Task goal: Within the listing below, the lines to output run from the one containing "wait_to <= iot_data;" through the one containing "prep_to_output[95:88] = ((((prep_to_out[95:88]"; copy them exactly and nothing else.

Working data:
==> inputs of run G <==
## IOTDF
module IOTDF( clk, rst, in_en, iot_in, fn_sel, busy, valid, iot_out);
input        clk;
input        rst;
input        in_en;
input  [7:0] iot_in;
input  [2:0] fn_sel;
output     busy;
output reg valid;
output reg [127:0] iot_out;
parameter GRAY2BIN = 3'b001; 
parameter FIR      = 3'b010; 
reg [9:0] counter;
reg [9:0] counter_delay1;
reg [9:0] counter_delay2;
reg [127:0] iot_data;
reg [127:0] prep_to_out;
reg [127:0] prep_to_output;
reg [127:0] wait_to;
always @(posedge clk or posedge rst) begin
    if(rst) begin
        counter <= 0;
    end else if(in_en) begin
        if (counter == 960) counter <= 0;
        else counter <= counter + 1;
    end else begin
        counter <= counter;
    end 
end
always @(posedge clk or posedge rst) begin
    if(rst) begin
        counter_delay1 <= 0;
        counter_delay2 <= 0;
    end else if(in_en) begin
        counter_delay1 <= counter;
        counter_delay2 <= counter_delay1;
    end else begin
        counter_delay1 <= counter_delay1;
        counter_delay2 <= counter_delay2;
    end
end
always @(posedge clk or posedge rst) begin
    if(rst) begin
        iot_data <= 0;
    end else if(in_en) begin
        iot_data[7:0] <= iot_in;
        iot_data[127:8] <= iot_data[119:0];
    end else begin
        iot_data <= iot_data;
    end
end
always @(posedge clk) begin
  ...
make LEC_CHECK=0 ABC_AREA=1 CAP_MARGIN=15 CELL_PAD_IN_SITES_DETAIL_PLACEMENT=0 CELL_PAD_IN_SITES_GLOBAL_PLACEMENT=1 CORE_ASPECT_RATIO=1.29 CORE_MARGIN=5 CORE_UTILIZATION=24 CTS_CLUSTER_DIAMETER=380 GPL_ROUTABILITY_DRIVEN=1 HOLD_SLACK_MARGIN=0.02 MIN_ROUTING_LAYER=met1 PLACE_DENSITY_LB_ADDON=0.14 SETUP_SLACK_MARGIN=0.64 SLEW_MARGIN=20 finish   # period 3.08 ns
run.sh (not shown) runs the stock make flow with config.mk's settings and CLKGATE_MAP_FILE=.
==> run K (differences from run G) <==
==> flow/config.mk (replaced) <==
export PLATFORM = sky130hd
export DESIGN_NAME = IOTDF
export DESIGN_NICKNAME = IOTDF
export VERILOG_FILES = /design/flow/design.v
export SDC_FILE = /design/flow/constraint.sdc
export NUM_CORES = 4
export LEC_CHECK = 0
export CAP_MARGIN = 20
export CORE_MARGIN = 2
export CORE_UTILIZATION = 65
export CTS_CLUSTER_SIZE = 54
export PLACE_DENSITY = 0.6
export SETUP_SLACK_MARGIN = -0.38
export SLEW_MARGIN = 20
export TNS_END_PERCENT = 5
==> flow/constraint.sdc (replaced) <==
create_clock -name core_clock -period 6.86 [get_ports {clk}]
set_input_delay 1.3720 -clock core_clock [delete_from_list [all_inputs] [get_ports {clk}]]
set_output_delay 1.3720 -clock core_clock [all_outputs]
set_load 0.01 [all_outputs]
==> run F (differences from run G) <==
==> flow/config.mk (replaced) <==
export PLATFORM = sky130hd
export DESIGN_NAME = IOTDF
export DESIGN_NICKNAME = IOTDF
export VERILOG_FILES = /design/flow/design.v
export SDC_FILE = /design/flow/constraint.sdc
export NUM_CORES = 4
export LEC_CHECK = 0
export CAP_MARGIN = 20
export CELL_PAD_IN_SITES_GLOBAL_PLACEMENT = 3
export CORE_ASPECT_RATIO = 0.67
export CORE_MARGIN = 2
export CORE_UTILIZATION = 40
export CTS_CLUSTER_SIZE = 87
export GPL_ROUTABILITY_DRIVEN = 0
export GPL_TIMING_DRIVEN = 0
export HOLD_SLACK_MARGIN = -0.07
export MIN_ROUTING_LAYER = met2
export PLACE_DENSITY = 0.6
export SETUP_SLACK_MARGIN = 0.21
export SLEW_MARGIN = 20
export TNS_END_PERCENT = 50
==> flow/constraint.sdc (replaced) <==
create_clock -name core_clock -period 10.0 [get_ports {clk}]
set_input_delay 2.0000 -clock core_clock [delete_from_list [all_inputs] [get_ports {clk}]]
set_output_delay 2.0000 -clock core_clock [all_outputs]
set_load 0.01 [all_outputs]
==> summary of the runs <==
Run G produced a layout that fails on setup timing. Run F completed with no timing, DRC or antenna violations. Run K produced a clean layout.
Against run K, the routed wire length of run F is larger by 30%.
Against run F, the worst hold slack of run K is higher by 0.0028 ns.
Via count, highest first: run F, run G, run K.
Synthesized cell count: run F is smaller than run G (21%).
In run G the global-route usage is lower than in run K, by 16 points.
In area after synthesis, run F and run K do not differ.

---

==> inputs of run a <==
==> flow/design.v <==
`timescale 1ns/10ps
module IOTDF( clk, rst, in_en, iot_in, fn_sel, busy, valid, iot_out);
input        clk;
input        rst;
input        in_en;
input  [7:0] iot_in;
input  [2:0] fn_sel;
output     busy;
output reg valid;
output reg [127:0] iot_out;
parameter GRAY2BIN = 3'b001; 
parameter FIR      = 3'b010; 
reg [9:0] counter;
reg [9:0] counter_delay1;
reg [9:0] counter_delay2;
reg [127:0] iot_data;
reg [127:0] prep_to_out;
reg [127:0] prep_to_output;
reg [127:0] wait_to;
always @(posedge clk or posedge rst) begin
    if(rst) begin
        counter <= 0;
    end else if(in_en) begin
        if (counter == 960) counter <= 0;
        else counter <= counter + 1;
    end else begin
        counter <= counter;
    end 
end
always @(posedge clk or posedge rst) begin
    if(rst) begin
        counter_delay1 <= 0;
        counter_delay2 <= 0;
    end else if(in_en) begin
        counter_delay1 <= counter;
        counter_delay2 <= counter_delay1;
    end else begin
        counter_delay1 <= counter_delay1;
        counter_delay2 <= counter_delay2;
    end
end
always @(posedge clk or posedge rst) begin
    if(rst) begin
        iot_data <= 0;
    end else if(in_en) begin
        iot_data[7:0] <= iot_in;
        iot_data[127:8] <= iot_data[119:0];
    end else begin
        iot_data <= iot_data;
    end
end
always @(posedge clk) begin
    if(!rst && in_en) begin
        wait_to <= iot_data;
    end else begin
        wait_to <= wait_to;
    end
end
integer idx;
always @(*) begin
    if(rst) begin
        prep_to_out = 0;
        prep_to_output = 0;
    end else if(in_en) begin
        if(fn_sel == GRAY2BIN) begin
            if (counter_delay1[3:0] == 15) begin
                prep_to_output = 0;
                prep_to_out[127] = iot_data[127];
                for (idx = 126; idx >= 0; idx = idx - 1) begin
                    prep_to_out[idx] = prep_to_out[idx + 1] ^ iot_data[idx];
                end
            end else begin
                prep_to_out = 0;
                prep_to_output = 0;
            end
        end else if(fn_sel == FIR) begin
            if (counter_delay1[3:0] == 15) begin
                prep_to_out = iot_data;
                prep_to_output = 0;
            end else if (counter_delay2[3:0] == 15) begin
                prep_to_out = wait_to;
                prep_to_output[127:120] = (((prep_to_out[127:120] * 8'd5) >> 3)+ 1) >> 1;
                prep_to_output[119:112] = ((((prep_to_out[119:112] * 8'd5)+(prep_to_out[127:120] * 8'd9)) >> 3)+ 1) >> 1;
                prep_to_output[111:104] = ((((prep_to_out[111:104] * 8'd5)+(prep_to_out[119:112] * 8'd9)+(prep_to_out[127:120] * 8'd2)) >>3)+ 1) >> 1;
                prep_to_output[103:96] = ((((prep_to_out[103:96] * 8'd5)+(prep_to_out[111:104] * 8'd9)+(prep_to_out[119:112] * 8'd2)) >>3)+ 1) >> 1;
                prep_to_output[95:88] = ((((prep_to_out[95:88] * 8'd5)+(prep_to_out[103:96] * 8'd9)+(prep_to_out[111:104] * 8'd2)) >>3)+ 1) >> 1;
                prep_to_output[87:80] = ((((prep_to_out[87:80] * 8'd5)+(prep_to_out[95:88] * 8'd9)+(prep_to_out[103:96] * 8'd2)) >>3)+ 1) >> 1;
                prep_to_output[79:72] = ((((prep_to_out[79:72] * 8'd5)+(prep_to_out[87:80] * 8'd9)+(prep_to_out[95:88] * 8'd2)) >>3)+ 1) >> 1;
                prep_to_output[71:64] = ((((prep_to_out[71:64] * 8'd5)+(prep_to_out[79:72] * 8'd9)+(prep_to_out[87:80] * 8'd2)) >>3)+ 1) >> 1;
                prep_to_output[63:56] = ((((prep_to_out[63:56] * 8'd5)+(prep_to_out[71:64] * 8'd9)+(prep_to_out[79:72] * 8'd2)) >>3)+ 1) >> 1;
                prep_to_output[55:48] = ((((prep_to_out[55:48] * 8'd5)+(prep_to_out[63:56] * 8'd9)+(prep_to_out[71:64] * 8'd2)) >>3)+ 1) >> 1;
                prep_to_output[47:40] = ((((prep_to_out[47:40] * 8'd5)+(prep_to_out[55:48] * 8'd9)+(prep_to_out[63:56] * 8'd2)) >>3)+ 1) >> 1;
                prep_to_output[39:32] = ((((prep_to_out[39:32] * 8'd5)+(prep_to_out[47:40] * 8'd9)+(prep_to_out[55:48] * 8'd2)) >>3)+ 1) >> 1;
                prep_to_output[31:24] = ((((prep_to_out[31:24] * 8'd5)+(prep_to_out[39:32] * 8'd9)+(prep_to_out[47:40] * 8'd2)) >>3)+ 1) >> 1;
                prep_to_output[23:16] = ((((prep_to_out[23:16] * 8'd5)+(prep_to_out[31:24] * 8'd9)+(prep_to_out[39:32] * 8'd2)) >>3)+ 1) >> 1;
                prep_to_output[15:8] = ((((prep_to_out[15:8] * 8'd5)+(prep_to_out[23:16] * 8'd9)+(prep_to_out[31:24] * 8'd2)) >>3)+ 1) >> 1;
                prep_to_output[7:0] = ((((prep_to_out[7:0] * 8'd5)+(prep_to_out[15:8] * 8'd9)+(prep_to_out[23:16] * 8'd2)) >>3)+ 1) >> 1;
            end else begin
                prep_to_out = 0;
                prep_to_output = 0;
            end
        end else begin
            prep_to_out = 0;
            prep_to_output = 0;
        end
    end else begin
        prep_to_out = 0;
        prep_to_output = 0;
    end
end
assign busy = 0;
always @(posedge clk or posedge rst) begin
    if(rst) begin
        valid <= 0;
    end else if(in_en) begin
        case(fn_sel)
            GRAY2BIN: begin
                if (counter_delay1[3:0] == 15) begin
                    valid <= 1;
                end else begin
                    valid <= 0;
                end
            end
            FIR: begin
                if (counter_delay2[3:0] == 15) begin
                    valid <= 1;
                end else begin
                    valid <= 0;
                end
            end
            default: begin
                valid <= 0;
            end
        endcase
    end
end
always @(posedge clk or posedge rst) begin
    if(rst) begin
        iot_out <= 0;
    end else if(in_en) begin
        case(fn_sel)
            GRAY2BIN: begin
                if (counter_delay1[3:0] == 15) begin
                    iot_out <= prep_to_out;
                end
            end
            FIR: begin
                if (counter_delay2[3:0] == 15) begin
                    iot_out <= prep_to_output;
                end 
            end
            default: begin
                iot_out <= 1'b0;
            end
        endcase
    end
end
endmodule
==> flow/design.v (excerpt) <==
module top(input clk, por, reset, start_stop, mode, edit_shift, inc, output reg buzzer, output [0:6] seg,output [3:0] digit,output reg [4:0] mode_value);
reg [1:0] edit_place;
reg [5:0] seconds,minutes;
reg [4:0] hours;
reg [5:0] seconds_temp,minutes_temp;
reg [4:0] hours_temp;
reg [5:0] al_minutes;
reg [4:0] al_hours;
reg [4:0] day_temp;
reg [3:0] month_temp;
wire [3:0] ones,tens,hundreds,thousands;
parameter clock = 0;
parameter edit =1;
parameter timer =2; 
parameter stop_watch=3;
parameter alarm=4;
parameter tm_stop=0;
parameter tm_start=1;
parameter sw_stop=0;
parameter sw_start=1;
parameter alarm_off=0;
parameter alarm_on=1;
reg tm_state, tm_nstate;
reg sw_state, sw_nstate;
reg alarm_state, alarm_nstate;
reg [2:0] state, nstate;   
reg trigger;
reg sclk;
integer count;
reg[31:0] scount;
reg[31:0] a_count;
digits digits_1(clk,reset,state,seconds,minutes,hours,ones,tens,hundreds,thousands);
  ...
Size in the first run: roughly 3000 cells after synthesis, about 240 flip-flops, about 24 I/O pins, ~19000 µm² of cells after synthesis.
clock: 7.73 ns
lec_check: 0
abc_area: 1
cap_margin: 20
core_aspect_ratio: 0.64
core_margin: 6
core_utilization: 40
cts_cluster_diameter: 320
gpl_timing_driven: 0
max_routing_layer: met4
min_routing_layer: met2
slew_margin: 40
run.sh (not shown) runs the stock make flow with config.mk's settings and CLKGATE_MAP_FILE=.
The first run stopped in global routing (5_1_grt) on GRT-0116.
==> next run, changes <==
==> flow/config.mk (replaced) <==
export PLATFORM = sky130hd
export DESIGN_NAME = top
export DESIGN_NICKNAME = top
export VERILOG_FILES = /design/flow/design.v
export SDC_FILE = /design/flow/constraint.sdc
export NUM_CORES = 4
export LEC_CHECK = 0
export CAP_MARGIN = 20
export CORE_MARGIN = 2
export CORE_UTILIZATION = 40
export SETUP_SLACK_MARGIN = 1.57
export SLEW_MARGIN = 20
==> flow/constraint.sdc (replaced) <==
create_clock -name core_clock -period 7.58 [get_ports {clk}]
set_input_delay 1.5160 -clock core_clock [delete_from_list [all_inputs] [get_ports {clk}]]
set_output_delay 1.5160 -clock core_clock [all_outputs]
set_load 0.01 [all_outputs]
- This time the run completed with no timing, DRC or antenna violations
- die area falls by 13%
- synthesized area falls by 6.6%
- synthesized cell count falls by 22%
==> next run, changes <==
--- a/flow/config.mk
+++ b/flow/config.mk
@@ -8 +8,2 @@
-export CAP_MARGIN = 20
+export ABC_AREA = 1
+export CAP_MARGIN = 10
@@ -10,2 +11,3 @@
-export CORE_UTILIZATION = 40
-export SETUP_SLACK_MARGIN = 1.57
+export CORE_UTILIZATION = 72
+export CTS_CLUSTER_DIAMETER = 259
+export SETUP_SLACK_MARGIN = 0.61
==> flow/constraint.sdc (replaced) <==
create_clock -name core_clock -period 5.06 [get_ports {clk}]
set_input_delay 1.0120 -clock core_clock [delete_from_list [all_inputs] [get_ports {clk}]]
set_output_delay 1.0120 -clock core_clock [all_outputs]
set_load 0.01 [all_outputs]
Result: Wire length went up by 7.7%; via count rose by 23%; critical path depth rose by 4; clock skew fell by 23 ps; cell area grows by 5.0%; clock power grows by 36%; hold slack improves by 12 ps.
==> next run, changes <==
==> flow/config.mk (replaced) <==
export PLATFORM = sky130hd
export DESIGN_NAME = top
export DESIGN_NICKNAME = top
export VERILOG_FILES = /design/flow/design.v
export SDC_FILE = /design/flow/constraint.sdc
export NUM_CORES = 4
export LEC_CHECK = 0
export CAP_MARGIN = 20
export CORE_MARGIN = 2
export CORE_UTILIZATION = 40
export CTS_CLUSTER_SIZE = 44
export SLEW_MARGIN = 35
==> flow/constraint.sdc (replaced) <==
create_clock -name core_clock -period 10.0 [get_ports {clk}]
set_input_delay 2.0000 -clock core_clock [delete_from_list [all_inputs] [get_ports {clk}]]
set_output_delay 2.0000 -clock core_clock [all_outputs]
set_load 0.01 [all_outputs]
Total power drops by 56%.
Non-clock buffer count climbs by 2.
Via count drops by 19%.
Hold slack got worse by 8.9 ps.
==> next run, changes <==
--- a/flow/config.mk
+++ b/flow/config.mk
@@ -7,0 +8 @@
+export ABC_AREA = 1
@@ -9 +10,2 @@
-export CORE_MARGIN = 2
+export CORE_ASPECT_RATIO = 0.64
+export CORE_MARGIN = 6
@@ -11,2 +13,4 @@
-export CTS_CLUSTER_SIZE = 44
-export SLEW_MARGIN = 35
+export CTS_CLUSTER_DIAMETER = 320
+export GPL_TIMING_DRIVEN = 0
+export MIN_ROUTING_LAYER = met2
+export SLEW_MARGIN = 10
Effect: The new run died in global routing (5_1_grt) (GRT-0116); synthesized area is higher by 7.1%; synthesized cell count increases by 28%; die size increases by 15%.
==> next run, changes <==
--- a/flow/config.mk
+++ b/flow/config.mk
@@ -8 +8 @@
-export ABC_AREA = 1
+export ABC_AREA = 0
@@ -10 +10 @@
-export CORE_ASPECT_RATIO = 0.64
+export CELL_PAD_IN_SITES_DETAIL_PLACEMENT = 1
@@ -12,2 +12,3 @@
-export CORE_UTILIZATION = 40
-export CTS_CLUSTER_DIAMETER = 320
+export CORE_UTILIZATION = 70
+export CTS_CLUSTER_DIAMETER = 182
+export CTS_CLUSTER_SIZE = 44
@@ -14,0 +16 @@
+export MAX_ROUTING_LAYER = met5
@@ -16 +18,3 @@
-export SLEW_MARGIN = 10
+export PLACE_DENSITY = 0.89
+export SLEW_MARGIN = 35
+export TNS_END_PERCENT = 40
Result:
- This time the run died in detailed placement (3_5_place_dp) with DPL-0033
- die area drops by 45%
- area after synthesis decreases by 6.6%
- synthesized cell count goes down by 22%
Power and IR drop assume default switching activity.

Answer to the problem:
        wait_to <= iot_data;
    end else begin
        wait_to <= wait_to;
    end
end
integer idx;
always @(*) begin
    if(rst) begin
        prep_to_out = 0;
        prep_to_output = 0;
    end else if(in_en) begin
        if(fn_sel == GRAY2BIN) begin
            if (counter_delay1[3:0] == 15) begin
                prep_to_output = 0;
                prep_to_out[127] = iot_data[127];
                for (idx = 126; idx >= 0; idx = idx - 1) begin
                    prep_to_out[idx] = prep_to_out[idx + 1] ^ iot_data[idx];
                end
            end else begin
                prep_to_out = 0;
                prep_to_output = 0;
            end
        end else if(fn_sel == FIR) begin
            if (counter_delay1[3:0] == 15) begin
                prep_to_out = iot_data;
                prep_to_output = 0;
            end else if (counter_delay2[3:0] == 15) begin
                prep_to_out = wait_to;
                prep_to_output[127:120] = (((prep_to_out[127:120] * 8'd5) >> 3)+ 1) >> 1;
                prep_to_output[119:112] = ((((prep_to_out[119:112] * 8'd5)+(prep_to_out[127:120] * 8'd9)) >> 3)+ 1) >> 1;
                prep_to_output[111:104] = ((((prep_to_out[111:104] * 8'd5)+(prep_to_out[119:112] * 8'd9)+(prep_to_out[127:120] * 8'd2)) >>3)+ 1) >> 1;
                prep_to_output[103:96] = ((((prep_to_out[103:96] * 8'd5)+(prep_to_out[111:104] * 8'd9)+(prep_to_out[119:112] * 8'd2)) >>3)+ 1) >> 1;
                prep_to_output[95:88] = ((((prep_to_out[95:88] * 8'd5)+(prep_to_out[103:96] * 8'd9)+(prep_to_out[111:104] * 8'd2)) >>3)+ 1) >> 1;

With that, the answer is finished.